Crickets as silence

We’ve all heard it, in movies or tv: There’s a dramatic silence, and we hear the chirping of crickets. When was the first time this effect was used?

I hope you have better luck than I did.

20 hours and counting:

chirp

I don’t have the answer, and I hope this isn’t a highjack but in city scenerios, isn’t it the buzzing neon sign?

Cue the crickets! and

Okay, now stick the fork back into the socket…

Bugs Bunny!

Show Biz Bugs, from 1957, is the earliest firm example of the trope I could find, yes–it’s the one with Bugs and Daffy competing on stage, and Daffy invariably gets crickets (at least until BOOM). I can’t help but think it was an established joke they were referencing, though. Perhaps it arose in Vaudeville originally? It may even have originated from earlier, more dramatically intentioned uses of cricket sounds to indicate silence or emptiness. I found a reference to a musical piece from the 1850s (G.F. Root’s The Haymakers) using simulated cricket sounds to suggest “distance”, but it’s probably unrelated.

All I can say for certain is that between Buddy Holly’s band and that bloody British sport, it’s a difficult thing to search for online.

One of my favorite Simpsons bits: When Mr.
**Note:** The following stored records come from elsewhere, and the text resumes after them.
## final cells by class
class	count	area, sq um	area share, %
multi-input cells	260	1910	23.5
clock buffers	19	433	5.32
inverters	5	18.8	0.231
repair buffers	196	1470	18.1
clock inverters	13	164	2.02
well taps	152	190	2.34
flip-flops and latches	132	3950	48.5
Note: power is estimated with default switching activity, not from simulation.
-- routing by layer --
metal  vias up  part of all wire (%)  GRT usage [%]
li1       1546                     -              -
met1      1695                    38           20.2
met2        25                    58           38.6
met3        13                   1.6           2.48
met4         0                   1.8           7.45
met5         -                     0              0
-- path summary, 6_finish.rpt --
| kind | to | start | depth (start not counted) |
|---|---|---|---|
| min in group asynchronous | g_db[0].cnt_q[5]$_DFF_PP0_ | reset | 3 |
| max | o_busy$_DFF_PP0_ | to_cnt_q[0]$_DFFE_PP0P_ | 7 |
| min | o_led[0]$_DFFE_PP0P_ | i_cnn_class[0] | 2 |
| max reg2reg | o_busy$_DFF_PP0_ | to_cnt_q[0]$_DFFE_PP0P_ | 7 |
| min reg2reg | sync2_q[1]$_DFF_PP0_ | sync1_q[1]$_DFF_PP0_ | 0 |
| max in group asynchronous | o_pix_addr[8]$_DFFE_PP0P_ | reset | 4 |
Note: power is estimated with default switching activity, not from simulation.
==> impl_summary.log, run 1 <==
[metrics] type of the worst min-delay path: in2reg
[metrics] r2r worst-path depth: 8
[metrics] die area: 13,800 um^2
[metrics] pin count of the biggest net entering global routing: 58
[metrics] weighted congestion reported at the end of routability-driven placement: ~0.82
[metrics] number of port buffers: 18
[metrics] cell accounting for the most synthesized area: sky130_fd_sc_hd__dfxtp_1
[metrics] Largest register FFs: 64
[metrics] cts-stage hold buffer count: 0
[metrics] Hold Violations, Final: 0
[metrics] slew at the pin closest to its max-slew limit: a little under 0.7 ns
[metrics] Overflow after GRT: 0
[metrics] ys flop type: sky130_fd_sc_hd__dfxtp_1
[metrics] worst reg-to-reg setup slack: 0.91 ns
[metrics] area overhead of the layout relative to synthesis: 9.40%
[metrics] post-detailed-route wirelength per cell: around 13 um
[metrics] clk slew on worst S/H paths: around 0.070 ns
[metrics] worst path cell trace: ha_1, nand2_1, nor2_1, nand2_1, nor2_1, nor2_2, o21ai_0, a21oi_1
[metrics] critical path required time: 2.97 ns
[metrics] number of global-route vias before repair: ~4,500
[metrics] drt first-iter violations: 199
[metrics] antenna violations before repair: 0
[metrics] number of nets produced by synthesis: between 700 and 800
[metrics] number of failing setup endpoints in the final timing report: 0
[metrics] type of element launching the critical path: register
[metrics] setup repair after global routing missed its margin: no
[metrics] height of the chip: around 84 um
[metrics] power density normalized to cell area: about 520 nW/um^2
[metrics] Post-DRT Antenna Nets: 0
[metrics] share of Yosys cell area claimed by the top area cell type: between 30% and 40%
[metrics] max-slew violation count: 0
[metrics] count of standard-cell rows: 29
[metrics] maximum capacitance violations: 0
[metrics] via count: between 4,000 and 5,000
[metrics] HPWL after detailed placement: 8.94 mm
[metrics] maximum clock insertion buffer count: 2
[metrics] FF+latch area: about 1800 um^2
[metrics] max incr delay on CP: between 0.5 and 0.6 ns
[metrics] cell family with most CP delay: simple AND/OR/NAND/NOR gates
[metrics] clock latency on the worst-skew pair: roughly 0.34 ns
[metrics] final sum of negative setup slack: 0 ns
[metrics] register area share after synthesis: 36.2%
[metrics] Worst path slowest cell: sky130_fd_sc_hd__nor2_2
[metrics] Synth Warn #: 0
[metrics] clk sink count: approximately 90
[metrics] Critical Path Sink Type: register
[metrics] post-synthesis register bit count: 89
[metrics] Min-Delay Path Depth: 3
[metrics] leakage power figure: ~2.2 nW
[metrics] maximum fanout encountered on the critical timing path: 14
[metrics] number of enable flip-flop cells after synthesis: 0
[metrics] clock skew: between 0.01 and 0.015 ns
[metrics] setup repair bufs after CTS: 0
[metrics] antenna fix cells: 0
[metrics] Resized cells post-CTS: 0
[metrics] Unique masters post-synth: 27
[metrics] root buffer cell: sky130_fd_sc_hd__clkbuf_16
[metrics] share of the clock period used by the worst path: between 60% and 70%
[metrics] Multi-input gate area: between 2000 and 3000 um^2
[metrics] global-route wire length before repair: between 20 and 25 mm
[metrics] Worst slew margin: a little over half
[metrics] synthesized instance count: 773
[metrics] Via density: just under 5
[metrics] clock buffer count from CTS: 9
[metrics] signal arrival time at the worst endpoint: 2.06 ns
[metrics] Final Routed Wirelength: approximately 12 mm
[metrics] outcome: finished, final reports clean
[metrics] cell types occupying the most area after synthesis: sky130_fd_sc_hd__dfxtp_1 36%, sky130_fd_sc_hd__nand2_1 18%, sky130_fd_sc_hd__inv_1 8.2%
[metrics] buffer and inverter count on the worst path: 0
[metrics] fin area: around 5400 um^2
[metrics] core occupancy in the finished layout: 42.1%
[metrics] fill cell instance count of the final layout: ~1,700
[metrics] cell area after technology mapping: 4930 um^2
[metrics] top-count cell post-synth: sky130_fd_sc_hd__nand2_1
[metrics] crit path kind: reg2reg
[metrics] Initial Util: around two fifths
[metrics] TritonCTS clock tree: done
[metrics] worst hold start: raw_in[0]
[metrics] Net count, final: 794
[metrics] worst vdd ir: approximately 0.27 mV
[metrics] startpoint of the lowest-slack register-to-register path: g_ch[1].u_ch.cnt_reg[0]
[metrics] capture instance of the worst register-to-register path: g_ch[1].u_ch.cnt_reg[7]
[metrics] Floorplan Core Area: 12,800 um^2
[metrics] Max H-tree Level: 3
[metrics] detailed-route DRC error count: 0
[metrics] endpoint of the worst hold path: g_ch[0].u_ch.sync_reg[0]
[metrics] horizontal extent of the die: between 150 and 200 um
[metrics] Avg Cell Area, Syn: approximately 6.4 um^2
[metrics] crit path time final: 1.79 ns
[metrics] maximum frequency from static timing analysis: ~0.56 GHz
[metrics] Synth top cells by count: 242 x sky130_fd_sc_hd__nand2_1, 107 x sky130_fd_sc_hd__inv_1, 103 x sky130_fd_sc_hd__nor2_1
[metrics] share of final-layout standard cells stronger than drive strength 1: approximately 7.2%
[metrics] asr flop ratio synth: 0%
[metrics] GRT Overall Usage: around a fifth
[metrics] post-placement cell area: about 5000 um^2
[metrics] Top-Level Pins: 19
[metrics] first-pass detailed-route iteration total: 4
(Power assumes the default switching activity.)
--- src/rtl/tron_trail_scanout.sv ---
// tron_trail_scanout: raster-locked scan of the trail BRAM into pixel colours,
// with border/head overlay and flashing of a losing player.
module tron_trail_scanout #(
  parameter int COLOR_W = 10,
  parameter int FLASH_FRAMES = 15,
  parameter logic [3*COLOR_W-1:0] P1_COLOR = 30'h3FF00000,
  parameter logic [3*COLOR_W-1:0] P2_COLOR = 30'h000FFC00,
  parameter logic [3*COLOR_W-1:0] HEAD_COLOR = 30'h3FFFFFFF,
  parameter logic [3*COLOR_W-1:0] WALL_COLOR = 30'h1FF7FDFF
) (
  input  logic                 clk,
  input  logic                 reset,
  input  logic                 pix_valid,
  input  logic [9:0]           pix_x,
  input  logic [9:0]           pix_y,
  input  logic                 frame_start,
  input  logic [7:0]           p1_x,
  input  logic [6:0]           p1_y,
  input  logic [7:0]           p2_x,
  input  logic [6:0]           p2_y,
  input  logic                 p1_lost,
  input  logic                 p2_lost,
  output logic [14:0]          rd_addr,
  input  logic [1:0]           rd_data,
  output logic [3*COLOR_W-1:0] rgb,
  output logic                 rgb_valid
);
  localparam int CW = FLASH_FRAMES > 1 ? $clog2(FLASH_FRAMES) : 1;
  typedef enum logic {SHOW, BLANK} phase_t;
  phase_t phase_q, phase_d;
  logic [CW-1:0] cnt_q, cnt_d;
  logic [7:0] cx, h1x_q, h1x_d, h2x_q, h2x_d;
  logic [6:0] cy, h1y_q, h1y_d, h2y_q, h2y_d;
  logic in_d, any_lost, wrap;
  logic [5:0] m1_q, m1_d, m2_q, m2_d;
  logic [1:0] d2_q, d2_d;
  logic [14:0] rd_addr_q, rd_addr_d;
  logic [3*COLOR_W-1:0] rgb_q, rgb_d;
  logic rgb_valid_q, rgb_valid_d;
  logic v2, bd2, hh1, hh2, bl1, bl2;
  // Border, head hits and blanking are resolved at sample time so a frame_start
  // only affects pixels sampled after it.
  assign {v2, bd2, hh1, hh2, bl1, bl2} = m2_q;
  always_comb begin
    in_d = pix_valid && pix_x < 10'd640 && pix_y < 10'd480;
    cx = pix_x[9:2];
    cy = pix_y[8:2];
    rd_addr_d = in_d ? {1'b0, cy, 7'd0} + {3'd0, cy, 5'd0} + {7'd0, cx} : rd_addr_q;
    m1_d = {in_d, cx == 8'd0 || cx == 8'd159 || cy == 7'd0 || cy == 7'd119,
            cx == h1x_q && cy == h1y_q, cx == h2x_q && cy == h2y_q,
            p1_lost && phase_q == BLANK, p2_lost && phase_q == BLANK};
    m2_d = m1_q;
    d2_d = rd_data;
    rgb_valid_d = v2;
    rgb_d = !v2 ? '0 : bd2 ? WALL_COLOR :
            hh1 ? (bl1 ? '0 : HEAD_COLOR) : hh2 ? (bl2 ? '0 : HEAD_COLOR) :
            d2_q == 2'b01 ? (bl1 ? '0 : P1_COLOR) : d2_q == 2'b10 ? (bl2 ? '0 : P2_COLOR) :
            d2_q == 2'b11 ? WALL_COLOR : '0;
    h1x_d = frame_start ? p1_x : h1x_q;
    h1y_d = frame_start ? p1_y : h1y_q;
    h2x_d = frame_start ? p2_x : h2x_q;
    h2y_d = frame_start ? p2_y : h2y_q;
    any_lost = p1_lost || p2_lost;
    wrap = cnt_q == CW'(FLASH_FRAMES - 1);
    cnt_d = !any_lost ? '0 : !frame_start ? cnt_q : wrap ? '0 : cnt_q + 1'b1;
    phase_d = !any_lost ? SHOW : (frame_start && wrap) ? (phase_q == SHOW ? BLANK : SHOW) : phase_q;
  end
  always_ff @(posedge clk) begin
    if (reset) begin
      rd_addr_q <= '0;
      m1_q <= '0;
      m2_q <= '0;
      d2_q <= '0;
      rgb_q <= '0;
      rgb_valid_q <= 1'b0;
      h1x_q <= '0;
      h1y_q <= '0;
      h2x_q <= '0;
      h2y_q <= '0;
      cnt_q <= '0;
      phase_q <= SHOW;
    end else begin
      rd_addr_q <= rd_addr_d;
      m1_q <= m1_d;
      m2_q <= m2_d;
      d2_q <= d2_d;
      rgb_q <= rgb_d;
      rgb_valid_q <= rgb_valid_d;
      h1x_q <= h1x_d;
      h1y_q <= h1y_d;
      h2x_q <= h2x_d;
      h2y_q <= h2y_d;
      cnt_q <= cnt_d;
      phase_q <= phase_d;
    end
  end
  assign rd_addr = rd_addr_q;
  assign rgb = rgb_q;
  assign rgb_valid = rgb_valid_q;
endmodule
### src/rtl/jtag_tap_driver.sv
// Command-driven JTAG master: walks a 1149.1 TAP through reset, IR/DR scans and idle runs.
// Define JTAG_DRV_STATE_OBS_EN to expose the mirrored TAP state on the tap_state port.
module jtag_tap_driver #(
  parameter int DATA_W = 32,
  parameter int LEN_W  = 6
) (
  input  logic              clk,
  input  logic              TRST,
  input  logic              cmd_valid,
  output logic              cmd_ready,
  input  logic [1:0]        cmd_op,
  input  logic [LEN_W-1:0]  cmd_len,
  input  logic [DATA_W-1:0] cmd_data,
  output logic              rsp_valid,
  output logic [DATA_W-1:0] rsp_data,
  output logic              busy,
  output logic              TCK,
  output logic              TMS,
  output logic              TDI,
  input  logic              TDO
`ifdef JTAG_DRV_STATE_OBS_EN
  ,
  output logic [3:0]        tap_state
`endif
);

  typedef enum logic [2:0] {S_IDLE, S_SETUP, S_PRE, S_SHIFT, S_POST, S_DONE} drv_state_t;

  localparam logic [1:0] OP_RESET = 2'b00;
  localparam logic [1:0] OP_IR    = 2'b01;
  localparam logic [1:0] OP_DR    = 2'b10;

  localparam logic [3:0] ST_TLR   = 4'h0, ST_RTI   = 4'h1, ST_SELDR = 4'h2, ST_CAPDR = 4'h3;
  localparam logic [3:0] ST_SHDR  = 4'h4, ST_EX1DR = 4'h5, ST_PSDR  = 4'h6, ST_EX2DR = 4'h7;
  localparam logic [3:0] ST_UPDR  = 4'h8, ST_SELIR = 4'h9, ST_CAPIR = 4'hA, ST_SHIR  = 4'hB;
  localparam logic [3:0] ST_EX1IR = 4'hC, ST_PSIR  = 4'hD, ST_EX2IR = 4'hE, ST_UPIR  = 4'hF;

  localparam logic [LEN_W-1:0] LEN_MAX = LEN_W'(DATA_W);

  function automatic logic [3:0] tap_next(input logic [3:0] s, input logic tms);
    logic [3:0] n;
    case (s)
      ST_TLR:   n = tms ? ST_TLR   : ST_RTI;
      ST_RTI:   n = tms ? ST_SELDR : ST_RTI;
      ST_SELDR: n = tms ? ST_SELIR : ST_CAPDR;
      ST_CAPDR: n = tms ? ST_EX1DR : ST_SHDR;
      ST_SHDR:  n = tms ? ST_EX1DR : ST_SHDR;
      ST_EX1DR: n = tms ? ST_UPDR  : ST_PSDR;
      ST_PSDR:  n = tms ? ST_EX2DR : ST_PSDR;
      ST_EX2DR: n = tms ? ST_UPDR  : ST_SHDR;
      ST_UPDR:  n = tms ? ST_SELDR : ST_RTI;
      ST_SELIR: n = tms ? ST_TLR   : ST_CAPIR;
      ST_CAPIR: n = tms ? ST_EX1IR : ST_SHIR;
      ST_SHIR:  n = tms ? ST_EX1IR : ST_SHIR;
      ST_EX1IR: n = tms ? ST_UPIR  : ST_PSIR;
      ST_PSIR:  n = tms ? ST_EX2IR : ST_PSIR;
      ST_EX2IR: n = tms ? ST_UPIR  : ST_SHIR;
      default:  n = tms ? ST_SELDR : ST_RTI;
    endcase
    return n;
  endfunction

  drv_state_t         state_q, state_d;
  logic               phase_q, phase_d;
  logic [1:0]         op_q, op_d;
  logic [6:0]         pre_pat_q, pre_pat_d;
  logic [2:0]         pre_cnt_q, pre_cnt_d;
  logic [LEN_W-1:0]   sh_left_q, sh_left_d;
  logic [1:0]         post_left_q, post_left_d;
  logic [DATA_W-1:0]  data_q, data_d;
  logic [DATA_W-1:0]  cap_q, cap_d;
  logic [DATA_W-1:0]  mask_q, mask_d;
  logic               tck_q, tck_d;
  logic               tms_q, tms_d;
  logic               tdi_q, tdi_d;
  logic [3:0]         tap_q, tap_d;
  logic               ready_q, ready_d;
  logic               rsp_valid_q, rsp_valid_d;
  logic [DATA_W-1:0]  rsp_data_q, rsp_data_d;
  logic               is_scan;
  logic               new_scan;
  logic [LEN_W-1:0]   len_cl;

  always_comb begin
    state_d     = state_q;
    phase_d     = phase_q;
    op_d        = op_q;
    pre_pat_d   = pre_pat_q;
    pre_cnt_d   = pre_cnt_q;
    sh_left_d   = sh_left_q;
    post_left_d = post_left_q;
    data_d      = data_q;
    cap_d       = cap_q;
    mask_d      = mask_q;
    tck_d       = tck_q;
    tms_d       = tms_q;
    tdi_d       = tdi_q;
    tap_d       = tap_q;
    rsp_valid_d = 1'b0;
    rsp_data_d  = rsp_data_q;
    is_scan     = (op_q == OP_IR) || (op_q == OP_DR);
    new_scan    = (cmd_op == OP_IR) || (cmd_op == OP_DR);
    len_cl      = (cmd_len > LEN_MAX) ? LEN_MAX : cmd_len;

    case (state_q)
      S_IDLE: begin
        if (cmd_valid) begin
          state_d     = S_SETUP;
          phase_d     = 1'b0;
          op_d        = cmd_op;
          data_d      = cmd_data;
          cap_d       = '0;
          mask_d      = DATA_W'(1);
          sh_left_d   = (cmd_op == OP_RESET) ? '0 : len_cl;
          post_left_d = (new_scan && (len_cl != '0)) ? 2'd2 : 2'd0;
          // Navigation TMS bits, LSB is sent first
          case (cmd_op)
            OP_RESET: begin pre_pat_d = 7'b0011111; pre_cnt_d = 3'd6; end
            OP_DR:    begin pre_pat_d = 7'b0000001; pre_cnt_d = 3'd3; end
            OP_IR:    begin pre_pat_d = 7'b0000011; pre_cnt_d = 3'd4; end
            default:  begin pre_pat_d = 7'b0000000; pre_cnt_d = 3'd0; end
          endcase
          if (cmd_op != OP_RESET) begin
            if (len_cl == '0) begin
              pre_cnt_d = 3'd0;
            end else if (tap_q == ST_TLR) begin
              pre_pat_d = pre_pat_d << 1;
              pre_cnt_d = pre_cnt_d + 3'd1;
            end
          end
        end
      end
      S_DONE: state_d = S_IDLE;
      default: begin
        if ((state_q != S_SETUP) && !phase_q) begin
          // End of phase L: TCK rises, target and mirror step, TDO is captured
          tck_d   = 1'b1;
          phase_d = 1'b1;
          tap_d   = tap_next(tap_q, tms_q);
          if ((state_q == S_SHIFT) && is_scan) begin
            if (TDO) cap_d = cap_q | mask_q;
            mask_d = mask_q << 1;
          end
        end else begin
          tck_d   = 1'b0;
          phase_d = 1'b0;
          if (pre_cnt_q != 3'd0) begin
            state_d   = S_PRE;
            tms_d     = pre_pat_q[0];
            tdi_d     = 1'b0;
            pre_pat_d = pre_pat_q >> 1;
            pre_cnt_d = pre_cnt_q - 3'd1;
          end else if (sh_left_q != '0) begin
            state_d   = S_SHIFT;
            tms_d     = is_scan && (sh_left_q == LEN_W'(1));
            tdi_d     = is_scan && data_q[0];
            data_d    = data_q >> 1;
            sh_left_d = sh_left_q - LEN_W'(1);
          end else if (post_left_q != 2'd0) begin
            state_d     = S_POST;
            tms_d       = post_left_q[1];
            tdi_d       = 1'b0;
            post_left_d = post_left_q - 2'd1;
          end else begin
            state_d     = S_DONE;
            rsp_valid_d = 1'b1;
            rsp_data_d  = cap_q;
          end
        end
      end
    endcase

    ready_d = (state_d == S_IDLE);
  end

  always_ff @(posedge clk) begin
    if (TRST) begin
      state_q     <= S_IDLE;
      phase_q     <= 1'b0;
      op_q        <= OP_RESET;
      pre_pat_q   <= '0;
      pre_cnt_q   <= '0;
      sh_left_q   <= '0;
      post_left_q <= '0;
      tck_q       <= 1'b0;
      tms_q       <= 1'b1;
      tdi_q       <= 1'b0;
      tap_q       <= ST_TLR;
      ready_q     <= 1'b1;
      rsp_valid_q <= 1'b0;
      rsp_data_q  <= '0;
    end else begin
      state_q     <= state_d;
      phase_q     <= phase_d;
      op_q        <= op_d;
      pre_pat_q   <= pre_pat_d;
      pre_cnt_q   <= pre_cnt_d;
      sh_left_q   <= sh_left_d;
      post_left_q <= post_left_d;
      tck_q       <= tck_d;
      tms_q       <= tms_d;
      tdi_q       <= tdi_d;
      tap_q       <= tap_d;
      ready_q     <= ready_d;
      rsp_valid_q <= rsp_valid_d;
      rsp_data_q  <= rsp_data_d;
    end
    data_q <= data_d;
    cap_q  <= cap_d;
    mask_q <= mask_d;
  end

  assign cmd_ready = ready_q;
  assign busy      = ~ready_q;
  assign rsp_valid = rsp_valid_q;
  assign rsp_data  = rsp_data_q;
  assign TCK       = tck_q;
  assign TMS       = tms_q;
  assign TDI       = tdi_q;
`ifdef JTAG_DRV_STATE_OBS_EN
  assign tap_state = tap_q;
`endif

endmodule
Burns is trying to get recognition and gives a million dollar check to Homer to take to the children’s hospital, then he sits back and waits, and waits, and waits, finally day turns into night and you hear the cricket sounds thru his open office window, so Burns presses a button on his desk labeled CRICKET POISON and you hear a gas escape and little high-pitched coughing sounds!